**Exercise description:** Repeat precisely the span of lines below that opens with the line containing "cell type | synthesis | routed" and closes with the line containing "fa+ha+maj,1,0.22", both included.
Given records below:
From an optimization exercise on the open Yosys and OpenROAD flow, aimed at small area; shortcuts taken in it are not production practice. The RTL was checked by simulation tests, not by an equivalence proof against the original design. Power is estimated from default activity; no workload was simulated.

**design/flow/config.mk**
```make
export PLATFORM = sky130hd
export DESIGN_NAME = nunchuk_driver_top
export DESIGN_NICKNAME = nunchuk_driver_top
export VERILOG_FILES = /design/flow/design.v
export SDC_FILE = /design/flow/constraint.sdc
export NUM_CORES = 4
export LEC_CHECK = 0
export ABC_AREA = 1
export CAP_MARGIN = 20
export CORE_MARGIN = 2
export CORE_UTILIZATION = 40
export SLEW_MARGIN = 20
```
**design/flow/constraint.sdc**
```tcl
create_clock -name core_clock -period 12.0 [get_ports {clk}]
set_input_delay 2.4000 -clock core_clock [delete_from_list [all_inputs] [get_ports {clk}]]
set_output_delay 2.4000 -clock core_clock [all_outputs]
set_load 0.01 [all_outputs]
```
**design/flow/design.v**
```verilog
module nunchuk_driver_top(
	input clk,             
	input rst,             
	output scl,
	output sda_o,          
	output sda_oe,         
	input sda_i,           
	output [7:0] stick_x,
	output [7:0] stick_y,
	output [9:0] accel_x,
	output [9:0] accel_y,
	output [9:0] accel_z,
	output z,
	output c,
	output [47:0] segs
);
	localparam [2:0] C_I = 3'd0, C_S = 3'd1, C_P = 3'd2, C_W = 3'd3, C_R = 3'd4, C_N = 3'd5;
	reg [1:0] step;
	reg [11:0] q;
	reg [3:0] idx;
	reg [3:0] b;
	reg failed;
	reg acked;
	reg [45:0] sh;     
	reg [45:0] dat;    
	wire [1:0] ph = q[1:0];
	wire poll = (q == 12'd3999);
	reg [2:0] rom;
	always_comb begin
		if (step[1] == 1'b0) begin
			case (idx)
				4'd0: rom = C_S;
				4'd1, 4'd2, 4'd3: rom = C_W;
				4'd4: rom = C_P;
				default: rom = C_I;
			endcase
		end else if (step[0] == 1'b0) begin
			case (idx)
				4'd0: rom = C_S;
				4'd1, 4'd2: rom = C_W;
				4'd3: rom = C_P;
				default: rom = C_I;
			endcase
		end else begin
			case (idx)
				4'd0: rom = C_S;
				4'd1: rom = C_W;
				4'd2, 4'd3, 4'd4, 4'd5, 4'd6: rom = C_R;
				4'd7: rom = C_N;
				4'd8: rom = C_P;
				default: rom = C_I;
			endcase
		end
	end
	wire [2:0] cmd = (b == 4'd9) ? C_P : rom;
	wire is_w = (cmd == C_W);
	wire is_rd = (cmd == C_R) || (cmd == C_N);
	wire is_byte = is_w || is_rd;
	wire is_i = (cmd == C_I);
	wire b0 = (b == 4'd0);
	wire ending = is_i && (idx != 4'd15) && !failed;
	reg [7:0] wbyte;
	always_comb begin
		case ({step, idx[1:0], failed})
			5'b00_01_0, 5'b01_01_0, 5'b10_01_0: wbyte = 8'hA4;
			5'b11_01_0: wbyte = 8'hA5;
			5'b00_10_0, 5'b00_11_1: wbyte = 8'hF0;
			5'b01_10_0, 5'b01_11_1: wbyte = 8'hFB;
			5'b00_11_0: wbyte = 8'h55;
			default: wbyte = 8'h00;
		endcase
	end
	wire [3:0] bm1 = b - 4'd1;
	wire wbit = wbyte[bm1[2:0]];
	assign scl = !is_i && (ph == 2'd1 || ph == 2'd2);
	assign sda_oe = (cmd == C_S) || (cmd == C_P) || (is_w && !b0) || (is_rd && b0);
	assign sda_o = (cmd == C_S) ? !ph[1] :
	               (cmd == C_P) ? ph[1] :
	               is_w ? wbit :
	               (cmd == C_N);
	always @(posedge clk) begin
		if (rst) begin
			q <= 12'd1998;
			idx <= 4'd15;
			b <= 4'd8;
			step <= 2'd0;
			dat <= 46'd0;
		end else begin
			q <= poll ? 12'd0 : q + 12'd1;
			if (ending && ph == 2'd1 && step == 2'd3)
				dat <= sh;
			if (poll) begin
				idx <= 4'd0;
				b <= 4'd8;
				failed <= 1'b0;
			end else if (ph == 2'd3) begin
				if (is_i) begin
					idx <= 4'd15;
					if (ending)
						step <= {step[1] | step[0], ~step[0]};
				end else if (is_byte && !b0) begin
					b <= b - 4'd1;
				end else begin
					idx <= idx + 4'd1;
					if (is_w && !acked) begin
						b <= 4'd9;
						failed <= 1'b1;
					end else begin
						b <= 4'd8;
					end
				end
			end
		end
		if (is_w && b0 && ph == 2'd2)
			acked <= !sda_i;
		if (is_rd && !b0 && ph == 2'd2 && !(cmd == C_N && (b == 4'd8 || b == 4'd7)))
			sh <= {sh[44:0], sda_i};
	end
	assign stick_x = dat[45:38];
	assign stick_y = dat[37:30];
	assign accel_x = {dat[29:22], dat[1:0]};
	assign accel_y = {dat[21:14], dat[5:4]};
	assign accel_z = {dat[13:6], dat[3:2]};
	assign z = ~dat[1];
	assign c = ~dat[0];
	function automatic [7:0] seg7(input [3:0] d);
		case (d)
			4'd0: seg7 = 8'b11000000;
			4'd1: seg7 = 8'b11111001;
			4'd2: seg7 = 8'b10100100;
			4'd3: seg7 = 8'b10110000;
			4'd4: seg7 = 8'b10011001;
			4'd5: seg7 = 8'b10010010;
			4'd6: seg7 = 8'b10000010;
			4'd7: seg7 = 8'b11111000;
			4'd8: seg7 = 8'b10000000;
			default: seg7 = 8'b10010000;
		endcase
	endfunction
	function automatic [9:0] bcd(input [7:0] v);
		reg [17:0] s;
		integer i;
		begin
			s = {10'd0, v};
			for (i = 0; i < 8; i = i + 1) begin
				if (s[11:8] >= 5) s[11:8] = s[11:8] + 3;
				if (s[15:12] >= 5) s[15:12] = s[15:12] + 3;
				s = s << 1;
			end
			bcd = s[17:8];
		end
	endfunction
	wire [9:0] bx = bcd(stick_x);
	wire [9:0] by = bcd(stick_y);
	assign segs = {seg7({2'b0, bx[9:8]}), seg7(bx[7:4]), seg7(bx[3:0]), seg7({2'b0, by[9:8]}), seg7(by[7:4]), seg7(by[3:0])};
endmodule
```
**design/flow/run.sh**
```bash
#!/bin/bash
# synth_recipe.tcl (not shown) runs the flow's synth.tcl, then flattens the netlist and writes it again
# the make line also repeats each setting of config.mk as NAME=value (left out here)
make -C /OpenROAD-flow-scripts/flow DESIGN_CONFIG=/design/flow/config.mk WORK_HOME=/design/flow/orfs CLKGATE_MAP_FILE= SYNTH_SCRIPT=/design/flow/synth_recipe.tcl finish
```
==> results of run 1 <==
==> cells by family after synthesis <==
logic type               synth area share
adder cells (fa/ha/maj)            0.0671
AND/OR/NAND/NOR                     0.321
flip-flops                          0.404
other                             0.00106
buffers and inverters              0.0857
XOR/XNOR                          0.00971
AO/OA/AOI/OAI                       0.112
==> through the flow <==
step / hold slack, ns / total power (uW) / instances
2_1_floorplan: 0.421 / 459 / 907
3_3_place_gp: 0.430 / 466 / 1204
6_report: 0.438 / 978 / 1236
5_1_grt: 0.449 / 1020 / 1236
3_5_place_dp: 0.430 / 467 / 1204
4_1_cts: 0.440 / 991 / 1236
==> flip-flops by register name, indices dropped and copies added (netlist names), named ones only <==
name / count
acked: 1
b: 4
dat: 46
failed: 1
idx: 4
q: 12
sh: 46
step: 2
==> cell usage after synthesis, drive strengths merged <==
library cell    n  area (sq um)
a2111oi         2          17.5
a211oi          1          12.5
a21o            2          15.0
a21oi          57           285
a31oi           2          12.5
a32o            1          10.0
and2            2          12.5
buf            13          90.1
clkbuf         12          45.0
clkinv          1          5.00
conb            2          7.51
dfxtp          71          1420
edfxtp         48          1440
ha             38           475
inv           123           467
nand2         289          1360
nand3          70           453
nand3b          7          52.6
nand4           9          62.6
nor2           62           235
nor3            7          45.0
nor4            3          25.0
o2111ai         3          26.3
o211ai          7          62.6
o21ai          49           290
o21bai          5          37.5
o22ai           1          6.26
o31ai           2          15.0
or2             4          25.0
or3             1          6.26
xor2            7          68.8
==> final cells by class <==
class,instances,area [sq um]
Clock buffer,19,443
Tap cell,225,282
Fill cell,1696,8460
Timing Repair Buffer,97,961
Multi-Input combinational cell,639,3640
Clock inverter,13,173
Inverter,124,472
Sequential cell,119,2860
==> routing by layer <==
| layer | global-route usage | vias up |
|---|---|---|
| met3 | 0.0385 | 10 |
| met4 | 0.0481 | 0 |
| met2 | 0.253 | 88 |
| met5 | 0 | - |
| met1 | 0.210 | 2617 |
| li1 | - | 3118 |
==> final timing paths <==
check,end,slack [ns],start,cells after the start
min reg2reg,sh[2]$_DFFE_PP_,0.44,sh[1]$_DFFE_PP_,0
min,sh[2]$_DFFE_PP_,0.44,sh[1]$_DFFE_PP_,0
max,segs[11],4.21,dat[35]$_SDFFE_PP0P_,36
max reg2reg,dat[3]$_SDFFE_PP0P_,8.89,idx[0]$_SDFFE_PP1P_,12
==> cells in the final DEF, fill, tap and decap left out, types with 8 or more instances in the layout <==
cell type | synthesis | routed
inv_2 | 13 | 14
clkbuf_16 | 0 | 17
edfxtp_1 | 48 | 48
ha_1 | 38 | 38
o21ai_0 | 35 | 35
nand2_1 | 215 | 215
inv_1 | 108 | 107
nor2_1 | 61 | 61
nand2_4 | 17 | 17
dfxtp_1 | 71 | 71
nand3_2 | 18 | 19
clkdlybuf4s50_1 | 0 | 93
nand4_1 | 8 | 8
a21oi_1 | 57 | 57
conb_1 | 2 | 8
nand3_1 | 51 | 50
nand2_2 | 57 | 57
==> worst register-to-register path: cells and delay by family (launching register included) <==
family,cells,cell delay (ns)
flops,1,0.45
fa+ha+maj,1,0.22
buf+inv,3,0.98
simple gates,4,0.63
compound gates,4,0.78
==> power breakdown <==
part / internal (uW) / switching [uW]
clock network: 335 / 185
logic: 11.0 / 21.3
registers: 422 / 3.99
==> results.sh, run 1 <==
export IMPL_ant_nets=0
export IMPL_fin_crit_sh=0.649
export IMPL_wl_met3_microns=573
export IMPL_wirelength_met1_microns=7130
export IMPL_critPathRequiredTime_ns=9.60
export IMPL_grt_ovfl_total=0
export IMPL_fmax_ghz=0.128
export IMPL_die_h_microns=137
export IMPL_path_buf_inv=9
export IMPL_start_util=0.410
export IMPL_htree_levels=4
export IMPL_peakVddDrop_v=0.0000753
export IMPL_worst_clock_skew_ns=0.00709
export IMPL_grt_setup_unrepaired="false"
export IMPL_path_clk_slew_ns=0.06
export IMPL_first_pass_iters=5
export IMPL_netlist_instances=901
export IMPL_place_gp_congestion=0.829
export IMPL_cts_tree="done"
export IMPL_portBuffers=93
export IMPL_hold_buffers=0
export IMPL_fin_setup_tns_ns=0
export IMPL_grt_pass1_vias=5254
export IMPL_initialDrtViolationCount=232
export IMPL_grt_usage=0.158
export IMPL_dpl_hpwl_microns=10400
export IMPL_cp_top_family="simple AND/OR/NAND/NOR gates"
export IMPL_slew_violations=0
export IMPL_rows=48
export IMPL_syn_cell_area_sq_um=7080
export IMPL_ys_seq_elements=119
export IMPL_dpl_cell_area_sq_um=8220
export IMPL_wl_per_cell_microns=11.7
export IMPL_antenna_cells=0
export IMPL_cts_resized=0
export IMPL_drv_cap=0
export IMPL_die_w_microns=137
export IMPL_vias=5833
export IMPL_place_ws_ns=4.58
export IMPL_clk_path_buf_depth=2
export IMPL_maxSlewHeadroom=0.343
export IMPL_cts_made_buffers=17
export IMPL_cp_start_kind="register"
export IMPL_finalSetupViolCount=0
export IMPL_fin_nets=1039
export IMPL_die_area_sq_um=18800
export IMPL_syn_to_final_growth_pct=24.7
export IMPL_dr_max_layer_used="met4"
export IMPL_grt_max_degree=64
export IMPL_cts_sinks=119
export IMPL_drive_gt1_frac=0.165
export IMPL_ios=102
export IMPL_clkLatencyLatePin_ns=0.41
export IMPL_routed_wl_met2_microns=6590
export IMPL_grt_pass1_wl_microns=24000
export IMPL_antenna_found_initial=0
export IMPL_clock_root_buffer="clkbuf_16"
export IMPL_worstSetupEndpointType="primary output"
export IMPL_crit_fanout=5
export IMPL_pwr_density_cell_nw_per_um2=111
export IMPL_critPathKind="register to primary output"
export IMPL_fin_util=0.511
export IMPL_ys_warn_count=1
export IMPL_arrival_ns=5.39
export IMPL_outcome="timing/DRC/antenna clean"
export IMPL_post_synth_cell_area_avg_sq_um=7.86
export IMPL_hold_path_class="register to register"
export IMPL_hold_viol_final=0
export IMPL_crit_slowest_cell="clkdlybuf4s50_1"
export IMPL_leakagePower_uw=0.00414
export IMPL_fin_area_sq_um=8830
export IMPL_seq_area_frac_synth=0.404
export IMPL_critPathMaxStageDelay_ns=0.52
export IMPL_worstMarginPinSlew_ns=0.986
export IMPL_setup_slack_ns=4.21
export IMPL_drc_errors=0
export IMPL_core_area_sq_um=17300
export IMPL_viasPerCell=4.72
export IMPL_post_cts_buffers=0
export IMPL_routed_wl_microns=14400
export IMPL_ys_types=47
export IMPL_timing_final_crit_period_ns=7.79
End of Given records.
**Exercise answer:**
cell type | synthesis | routed
inv_2 | 13 | 14
clkbuf_16 | 0 | 17
edfxtp_1 | 48 | 48
ha_1 | 38 | 38
o21ai_0 | 35 | 35
nand2_1 | 215 | 215
inv_1 | 108 | 107
nor2_1 | 61 | 61
nand2_4 | 17 | 17
dfxtp_1 | 71 | 71
nand3_2 | 18 | 19
clkdlybuf4s50_1 | 0 | 93
nand4_1 | 8 | 8
a21oi_1 | 57 | 57
conb_1 | 2 | 8
nand3_1 | 51 | 50
nand2_2 | 57 | 57
==> worst register-to-register path: cells and delay by family (launching register included) <==
family,cells,cell delay (ns)
flops,1,0.45
fa+ha+maj,1,0.22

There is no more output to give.